Prior to her appointment with Dr. Levy, Sawyers initiated the administrative complaint process by completing an intake questionnaire with the Maryland Commission on Civil Rights (“MCCR”) on May 17, 2010. Sawyers alleges that the intake questionnaire listed sex and retaliation as bases for her complaint, and indicated that the issues included harassment, suspension, and differential treatment.3 According to Sawyers, MCCR employee Barbara Green facilitated the filing process and, in December 2010, allegedly encouraged Sawyers to drop her discrimination charges against UPS. Green also allegedly mailed Sawyers a withdrawal form and contacted her several times seeking its execution. Sawyers alleges that when she met with Green, she explained that her issues involved discriminatory enforcement of eom*437pany policies, such as the use of idle time, as well as the distribution of overtime work and start times.

Sawyers’ final charge of discrimination, however, lists sex as the sole discriminatory basis. (See Def.’s Mot. Ex. 1). Moreover, the charge describes issues related to the idle time, lunch break extensions, overtime, and demons referenced above. (See id.) On March 26, 2012, the MCCR entered a decision adverse to Sawyers. Sawyers timely filed a request for reconsideration, which the MCCR denied on April 16, 2012. The U.S. Equal Employment Opportunity Commission (“EEOC”) adopted the MCCR’s findings and issued its Dismissal and Notice of Right to Sue on August 1, 2012.

Sawyers commenced the pending action in this Court on October 30, 2012. UPS filed a Motion to Dismiss on January 14, 2013. On February 4, 2013, Sawyers filed the First Amended Complaint in response.4 UPS then filed the pending Motion to Dismiss on February 28, 2013.

II. DISCUSSION

A. Standard of Review

UPS moves to dismiss Sawyers’ First Amended Complaint pursuant to Federal Rules of Civil Procedure 12(b)(1) and 12(b)(6). The Court will address Sawyers’ harassment, religious discrimination, and retaliation claims pursuant to Rule 12(b)(1), and the sex discrimination claim pursuant to Rule 12(b)(6).

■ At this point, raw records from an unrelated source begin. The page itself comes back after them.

**src/rtl/core/dpd_pkg.sv**
```systemverilog
// shared types, codes and helpers for the debug packet deframer
package dpd_pkg;

    localparam int unsigned BYTE_W    = 8;
    localparam int unsigned COUNT_W   = 12;
    localparam int unsigned DIGIT_W   = 4;
    localparam int unsigned APB_DW    = 32;
    localparam int unsigned APB_AW    = 3;
    localparam logic [COUNT_W-1:0] MAX_LEN_RESET = 12'd795;

    // framing characters
    localparam logic [BYTE_W-1:0] CH_INTERRUPT = 8'h03;
    localparam logic [BYTE_W-1:0] CH_START     = 8'h24;
    localparam logic [BYTE_W-1:0] CH_END       = 8'h23;
    localparam logic [BYTE_W-1:0] CH_RESEND    = 8'h2D;

    // register indexes
    localparam logic [0:0] REG_MAX_PAYLOAD_LEN = 1'b0;

    typedef enum logic [2:0] {
        EV_PAYLOAD   = 3'd0,
        EV_GOOD      = 3'd1,
        EV_BAD       = 3'd2,
        EV_RESEND    = 3'd3,
        EV_INTERRUPT = 3'd4,
        EV_OVERFLOW  = 3'd5
    } event_kind_t;

    typedef enum logic [3:0] {
        PH_IDLE    = 4'b0001,
        PH_PAYLOAD = 4'b0010,
        PH_DIGIT1  = 4'b0100,
        PH_DIGIT2  = 4'b1000
    } phase_t;

    typedef struct packed {
        logic              valid;
        event_kind_t       kind;
        logic [BYTE_W-1:0] data;
    } dpd_event_t;

    typedef struct packed {
        logic               ok;
        logic [DIGIT_W-1:0] value;
    } hex_digit_t;

    function automatic hex_digit_t hex_decode(input logic [BYTE_W-1:0] c);
        hex_digit_t r;
        r.ok    = 1'b1;
        r.value = '0;
        if (c >= 8'h30 && c <= 8'h39) begin
            r.value = DIGIT_W'(c - 8'h30);
        end else if (c >= 8'h41 && c <= 8'h46) begin
            r.value = DIGIT_W'(c - 8'h37);
        end else if (c >= 8'h61 && c <= 8'h66) begin
            r.value = DIGIT_W'(c - 8'h57);
        end else begin
            r.ok = 1'b0;
        end
        return r;
    endfunction

endpackage

```
**src/rtl/core/dpd_core.sv**
```systemverilog
// framing state machine: classifies each byte, keeps sum, count and checksum digits
module dpd_core (
    input  logic                         aclk,
    input  logic                         aresetn,
    input  logic                         byte_accept,
    input  logic [dpd_pkg::BYTE_W-1:0]   rx_byte,
    input  logic [dpd_pkg::COUNT_W-1:0]  max_payload_len,
    output dpd_pkg::dpd_event_t          event_out
);

    dpd_pkg::phase_t                phase_reg, phase_next;
    logic [dpd_pkg::BYTE_W-1:0]     sum_reg, sum_next;
    logic [dpd_pkg::COUNT_W-1:0]    count_reg, count_next;
    logic [dpd_pkg::DIGIT_W-1:0]    first_digit_reg, first_digit_next;
    logic                           digit_error_reg, digit_error_next;
    dpd_pkg::hex_digit_t            digit;

    assign digit = dpd_pkg::hex_decode(rx_byte);

    always_comb begin
        phase_next       = phase_reg;
        sum_next         = sum_reg;
        count_next       = count_reg;
        first_digit_next = first_digit_reg;
        digit_error_next = digit_error_reg;
        event_out.valid  = 1'b0;
        event_out.kind   = dpd_pkg::EV_PAYLOAD;
        event_out.data   = '0;
        if (byte_accept) begin
            unique case (phase_reg)
                dpd_pkg::PH_IDLE: begin
                    if (rx_byte == dpd_pkg::CH_INTERRUPT) begin
                        event_out.valid = 1'b1;
                        event_out.kind  = dpd_pkg::EV_INTERRUPT;
                    end else if (rx_byte == dpd_pkg::CH_RESEND) begin
                        event_out.valid = 1'b1;
                        event_out.kind  = dpd_pkg::EV_RESEND;
                    end else if (rx_byte == dpd_pkg::CH_START) begin
                        phase_next       = dpd_pkg::PH_PAYLOAD;
                        sum_next         = '0;
                        count_next       = '0;
                        digit_error_next = 1'b0;
                        first_digit_next = '0;
                    end
                end
                dpd_pkg::PH_PAYLOAD: begin
                    if (rx_byte == dpd_pkg::CH_END) begin
                        phase_next = dpd_pkg::PH_DIGIT1;
                    end else if (count_reg >= max_payload_len) begin
                        // packet dropped, rest of it is read as idle bytes
                        phase_next      = dpd_pkg::PH_IDLE;
                        sum_next        = '0;
                        count_next      = '0;
                        event_out.valid = 1'b1;
                        event_out.kind  = dpd_pkg::EV_OVERFLOW;
                    end else begin
                        count_next      = count_reg + 1'b1;
                        sum_next        = sum_reg + rx_byte;
                        event_out.valid = 1'b1;
                        event_out.kind  = dpd_pkg::EV_PAYLOAD;
                        event_out.data  = rx_byte;
                    end
                end
                dpd_pkg::PH_DIGIT1: begin
                    first_digit_next = digit.value;
                    if (!digit.ok) begin
                        digit_error_next = 1'b1;
                    end
                    phase_next = dpd_pkg::PH_DIGIT2;
                end
                dpd_pkg::PH_DIGIT2: begin
                    phase_next       = dpd_pkg::PH_IDLE;
                    digit_error_next = 1'b0;
                    event_out.valid  = 1'b1;
                    if (!digit_error_reg && digit.ok
                        && {first_digit_reg, digit.value} == sum_reg) begin
                        event_out.kind = dpd_pkg::EV_GOOD;
                    end else begin
                        event_out.kind = dpd_pkg::EV_BAD;
                    end
                end
                default: begin
                    phase_next = dpd_pkg::PH_IDLE;
                end
            endcase
        end
    end

    always_ff @(posedge aclk) begin
        if (!aresetn) begin
            phase_reg       <= dpd_pkg::PH_IDLE;
            sum_reg         <= '0;
            count_reg       <= '0;
            first_digit_reg <= '0;
            digit_error_reg <= 1'b0;
        end else begin
            phase_reg       <= phase_next;
            sum_reg         <= sum_next;
            count_reg       <= count_next;
            first_digit_reg <= first_digit_next;
            digit_error_reg <= digit_error_next;
        end
    end

endmodule

```
**src/rtl/core/debug_packet_deframer.sv**
```systemverilog
// debug packet deframer: takes one byte per cycle while s_tready is high from a remote debug
// link and splits the stream into payload, checksum verdict, resend, interrupt and overflow events.
// Each byte is classified, the modulo-256 sum and byte count are updated and the event is written to
// the output register in the cycle it is accepted. s_tready stays high while the output
// register is empty or being drained, so a byte can be taken every cycle; a byte that raises
// no event (start, end marker, first checksum digit, ignored idle bytes) leaves m_tvalid low.
// The payload limit is set through the APB register at address 0 and should only be changed
// between packets.
module debug_packet_deframer (
    input  logic                           aclk,
    input  logic                           aresetn,
    // input byte stream
    input  logic                           s_tvalid,
    output logic                           s_tready,
    input  logic [7:0]                     s_tdata,   // [7:0] rx_byte
    // event stream
    output logic                           m_tvalid,
    input  logic                           m_tready,
    output logic [7:0]                     m_tdata,   // [7:0] payload_byte
    output logic [2:0]                     m_tuser,   // [2:0] event_kind
    // configuration
    input  logic                           psel,
    input  logic                           penable,
    input  logic                           pwrite,
    input  logic [dpd_pkg::APB_AW-1:0]     paddr,
    input  logic [dpd_pkg::APB_DW-1:0]     pwdata,
    output logic [dpd_pkg::APB_DW-1:0]     prdata,
    output logic                           pready
);

    logic [dpd_pkg::COUNT_W-1:0]  max_len_reg, max_len_next;
    logic                         m_tvalid_reg, m_tvalid_next;
    logic [7:0]                   m_tdata_reg, m_tdata_next;
    logic [2:0]                   m_tuser_reg, m_tuser_next;
    logic                         in_accept;
    logic                         reg_hit;
    dpd_pkg::dpd_event_t          ev;

    assign pready   = 1'b1;
    assign reg_hit  = (paddr[dpd_pkg::APB_AW-1] == dpd_pkg::REG_MAX_PAYLOAD_LEN);
    assign prdata   = reg_hit ? dpd_pkg::APB_DW'(max_len_reg) : '0;

    assign s_tready  = !m_tvalid_reg || m_tready;
    assign in_accept = s_tvalid && s_tready;

    dpd_core u_core (
        .aclk            (aclk),
        .aresetn         (aresetn),
        .byte_accept     (in_accept),
        .rx_byte         (s_tdata),
        .max_payload_len (max_len_reg),
        .event_out       (ev)
    );

    always_comb begin
        max_len_next = max_len_reg;
        if (psel && penable && pwrite && pready && reg_hit) begin
            max_len_next = pwdata[dpd_pkg::COUNT_W-1:0];
        end
    end

    always_comb begin
        m_tvalid_next = m_tvalid_reg;
        m_tdata_next  = m_tdata_reg;
        m_tuser_next  = m_tuser_reg;
        if (in_accept) begin
            m_tvalid_next = ev.valid;
            m_tdata_next  = ev.data;
            m_tuser_next  = ev.kind;
        end else if (m_tready) begin
            m_tvalid_next = 1'b0;
        end
    end

    always_ff @(posedge aclk) begin
        if (!aresetn) begin
            max_len_reg  <= dpd_pkg::MAX_LEN_RESET;
            m_tvalid_reg <= 1'b0;
        end else begin
            max_len_reg  <= max_len_next;
            m_tvalid_reg <= m_tvalid_next;
        end
    end

    always_ff @(posedge aclk) begin
        m_tdata_reg <= m_tdata_next;
        m_tuser_reg <= m_tuser_next;
    end

    assign m_tvalid = m_tvalid_reg;
    assign m_tdata  = m_tdata_reg;
    assign m_tuser  = m_tuser_reg;

endmodule
```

A motion to dismiss for lack of subject matter jurisdiction is governed by Rule 12(b)(1). The plaintiff bears the burden of proving that subject matter jurisdiction properly exists in the federal court. See Evans v. B.F. Perkins Co., a Div. of Standex Int’l Corp., 166 F.3d 642, 647 (4th Cir.1999) (citation omitted). In a Rule 12(b)(1) motion, the court “may consider evidence outside the pleadings” to help determine whether it has jurisdiction over the case before it. Richmond Fredericksburg & Potomac R.R. Co. v. United States, 945 F.2d 765, 768 (4th Cir.1991) (citation omitted); see also Evans, 166 F.3d at 647. The court should grant a 12(b)(1) motion “only if the material jurisdictional facts are not in dispute and the moving party is entitled to prevail as a matter of law.” Richmond 945 F.2d at 768.

Conversely, a motion to dismiss for failure to state a claim is governed by Rule 12(b)(6). “[T]he purpose of Rule 12(b)(6) is to test the sufficiency of a complaint and not to resolve contests surrounding the facts, the merits of a claim, or the applicability of defenses.” Presley v. City of Charlottesville, 464 F.3d 480, 483 (4th Cir.2006) (alterations and internal quotation marks omitted) (quoting Edwards v. City of Goldsboro, 178 F.3d 231, 243 (4th Cir.1999)).

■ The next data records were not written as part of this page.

### config.mk
export PLATFORM = sky130hd
export DESIGN_NAME = rgb_led_preset_dimmer
export DESIGN_NICKNAME = d
export VERILOG_FILES = /design/src/design/rlpd_pkg.sv /design/src/design/rlpd_state.sv /design/src/design/rlpd_scale.sv /design/src/design/rgb_led_preset_dimmer.sv
export SDC_FILE = /design/constraint.sdc
export NUM_CORES = 1
export LEC_CHECK = 0
export BUFFER_PORTS_ARGS = -buffer_cell sky130_fd_sc_hd__buf_2
export CAP_MARGIN = 20
export CORE_MARGIN = 2
export CORE_UTILIZATION = 54
export DETAILED_ROUTE_END_ITERATION = 8
export GPL_ROUTABILITY_DRIVEN = 0
export PLACE_DENSITY = 0.8
export SETUP_SLACK_MARGIN = 0.02
export SLEW_MARGIN = 20
export SYNTH_ARGS = -nofsm -noshare
export SYNTH_HDL_FRONTEND = slang
export SYNTH_SLANG_ARGS = --single-unit
### constraint.sdc
create_clock -name clock -period 23.1 [get_ports clock]
set_input_delay 0 -clock clock [delete_from_list [all_inputs] [get_ports clock]]
set_output_delay 0 -clock clock [all_outputs]
set_load 0.02 [all_outputs]
### src/design/rlpd_pkg.sv
// shared types, codes and helpers of the rgb led preset dimmer
`timescale 1ns / 1ps

package rlpd_pkg;

   typedef enum logic [1:0] {
      OP_ACTIVATE  = 2'd0,
      OP_SET_LEVEL = 2'd1,
      OP_ADJUST    = 2'd2,
      OP_OFF       = 2'd3
   } op_type;

   localparam logic [1:0] PRESET_GREEN = 2'd0;
   localparam logic [1:0] PRESET_RED   = 2'd1;
   localparam logic [1:0] PRESET_PINK  = 2'd2;
   localparam logic [1:0] PRESET_BLUE  = 2'd3;

   localparam int NUM_PRESETS = 4;

   localparam logic [7:0] LEVEL_RESET = 8'd255;
   localparam logic signed [2:0] LED_OFF = -3'sd1;

   localparam int REQ_DATA_W = 24;
   localparam int RSP_DATA_W = 32;

   typedef struct packed {
      logic [7:0] red;
      logic [7:0] green;
      logic [7:0] blue;
   } rgb_type;

   typedef struct packed {
      op_type            operation;
      logic [1:0]        preset;
      logic [7:0]        level;
      logic signed [8:0] delta;
   } item_type;

   typedef struct packed {
      logic              emit;
      rgb_type           colour;
      logic [7:0]        level;
      logic signed [2:0] active_preset;
   } event_type;

   function automatic rgb_type preset_reset(input logic [1:0] idx);
      rgb_type c;
      case (idx)
         PRESET_GREEN: c = '{red: 8'd0,   green: 8'd255, blue: 8'd0};
         PRESET_RED:   c = '{red: 8'd255, green: 8'd0,   blue: 8'd0};
         PRESET_PINK:  c = '{red: 8'd255, green: 8'd105, blue: 8'd180};
         default:      c = '{red: 8'd0,   green: 8'd0,   blue: 8'd255};
      endcase
      return c;
   endfunction

   // saturating add of a signed change to a channel
   function automatic logic [7:0] sat_add(input logic [7:0] c, input logic signed [8:0] d);
      logic signed [10:0] sum;
      logic [7:0]         res;
      sum = $signed({3'b000, c}) + 11'(d);
      if (sum < 11'sd0) begin
         res = 8'd0;
      end else if (sum > 11'sd255) begin
         res = 8'd255;
      end else begin
         res = sum[7:0];
      end
      return res;
   endfunction

endpackage

### src/design/rlpd_state.sv
// preset store, brightness and lit preset with per-request update logic
`timescale 1ns / 1ps

module rlpd_state (
   input  logic                clock,
   input  logic                reset,
   input  logic                advance,
   input  rlpd_pkg::item_type  item,
   output rlpd_pkg::event_type evt
);

   rlpd_pkg::rgb_type colours_ff [rlpd_pkg::NUM_PRESETS];
   rlpd_pkg::rgb_type colours_in [rlpd_pkg::NUM_PRESETS];
   logic [7:0]        level_ff, level_in;
   logic              lit_on_ff, lit_on_in;
   logic [1:0]        lit_idx_ff, lit_idx_in;

   rlpd_pkg::rgb_type adjusted;

   always_comb begin
      adjusted = colours_ff[item.preset];
      case (item.preset)
         rlpd_pkg::PRESET_GREEN: begin
            adjusted.green = rlpd_pkg::sat_add(adjusted.green, item.delta);
         end
         rlpd_pkg::PRESET_RED: begin
            adjusted.red = rlpd_pkg::sat_add(adjusted.red, item.delta);
         end
         rlpd_pkg::PRESET_PINK: begin
            adjusted.red  = rlpd_pkg::sat_add(adjusted.red, item.delta);
            adjusted.blue = rlpd_pkg::sat_add(adjusted.blue, item.delta);
         end
         default: begin
            adjusted.blue = rlpd_pkg::sat_add(adjusted.blue, item.delta);
         end
      endcase
   end

   always_comb begin
      colours_in = colours_ff;
      level_in   = level_ff;
      lit_on_in  = lit_on_ff;
      lit_idx_in = lit_idx_ff;
      evt.emit   = 1'b0;
      evt.colour = '0;

      unique case (item.operation)
         rlpd_pkg::OP_ACTIVATE: begin
            evt.emit = 1'b1;
            if (lit_on_ff && lit_idx_ff == item.preset) begin
               lit_on_in = 1'b0;
            end else begin
               lit_on_in  = 1'b1;
               lit_idx_in = item.preset;
               evt.colour = colours_ff[item.preset];
            end
         end
         rlpd_pkg::OP_SET_LEVEL: begin
            if (level_ff != item.level) begin
               level_in   = item.level;
               evt.emit   = lit_on_ff;
               evt.colour = colours_ff[lit_idx_ff];
            end
         end
         rlpd_pkg::OP_ADJUST: begin
            colours_in[item.preset] = adjusted;
            if (lit_on_ff && lit_idx_ff == item.preset) begin
               evt.emit   = 1'b1;
               evt.colour = adjusted;
            end
         end
         rlpd_pkg::OP_OFF: begin
            evt.emit  = 1'b1;
            lit_on_in = 1'b0;
         end
         default: begin
            evt.emit = 1'b0;
         end
      endcase

      evt.level         = level_in;
      evt.active_preset = lit_on_in ? $signed({1'b0, lit_idx_in}) : rlpd_pkg::LED_OFF;
   end

   always_ff @(posedge clock) begin
      if (reset) begin
         for (int i = 0; i < rlpd_pkg::NUM_PRESETS; i++) begin
            colours_ff[i] <= rlpd_pkg::preset_reset(2'(i));
         end
         level_ff   <= rlpd_pkg::LEVEL_RESET;
         lit_on_ff  <= 1'b0;
         lit_idx_ff <= rlpd_pkg::PRESET_GREEN;
      end else if (advance) begin
         colours_ff <= colours_in;
         level_ff   <= level_in;
         lit_on_ff  <= lit_on_in;
         lit_idx_ff <= lit_idx_in;
      end
   end

endmodule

When ruling on such a motion, the court must “accept the well-pled allegations of the complaint as true,” and “construe the facts and reasonable inferences derived therefrom in the light most favorable to the plaintiff.” Ibarra v. U.S., 120 F.3d *438472, 474 (4th Cir.1997). “Even though the requirements for pleading a proper complaint are substantially aimed at assuring that the defendant be given adequate notice of the nature of a claim being made against him, they also provide criteria for defining issues for trial and for early disposition of inappropriate complaints.” Francis v. Giacomelli, 588 F.3d 186, 192 (4th Cir.2009).

To survive a motion to dismiss, the factual allegations of a complaint “must be enough to raise a right to relief above the speculative level, ... on the assumption that all the allegations in the complaint are true (even if doubtful in fact).” Bell Atl. Corp. v. Twombly, 550 U.S. 544, 555, 127 S.Ct. 1955, 167 L.Ed.2d 929 (2007) (alterations and internal citations omitted). Thus, the plaintiffs obligation is to set forth sufficiently the “grounds of his entitlement to relief,” offering more than “labels and conclusions.” Id. (internal quotation marks and alterations omitted). “[W]here the well-pleaded facts do not permit the court to infer more than the mere possibility of misconduct, the complaint has alleged — but it has not ‘show[n]’ — ‘that the pleader is entitled to relief.’” Ashcroft v. Iqbal, 556 U.S. 662, 679, 129 S.Ct. 1937, 173 L.Ed.2d 868 (2009) (quoting Fed.R.Civ.P. 8(a)(2)).

B. Analysis

1. Failure to Exhaust Administrative Remedies

UPS avers that Sawyers’ claims of harassment, religious discrimination, and retaliation should be dismissed for lack of subject matter jurisdiction because they exceed the scope of her administrative charge. The Court agrees.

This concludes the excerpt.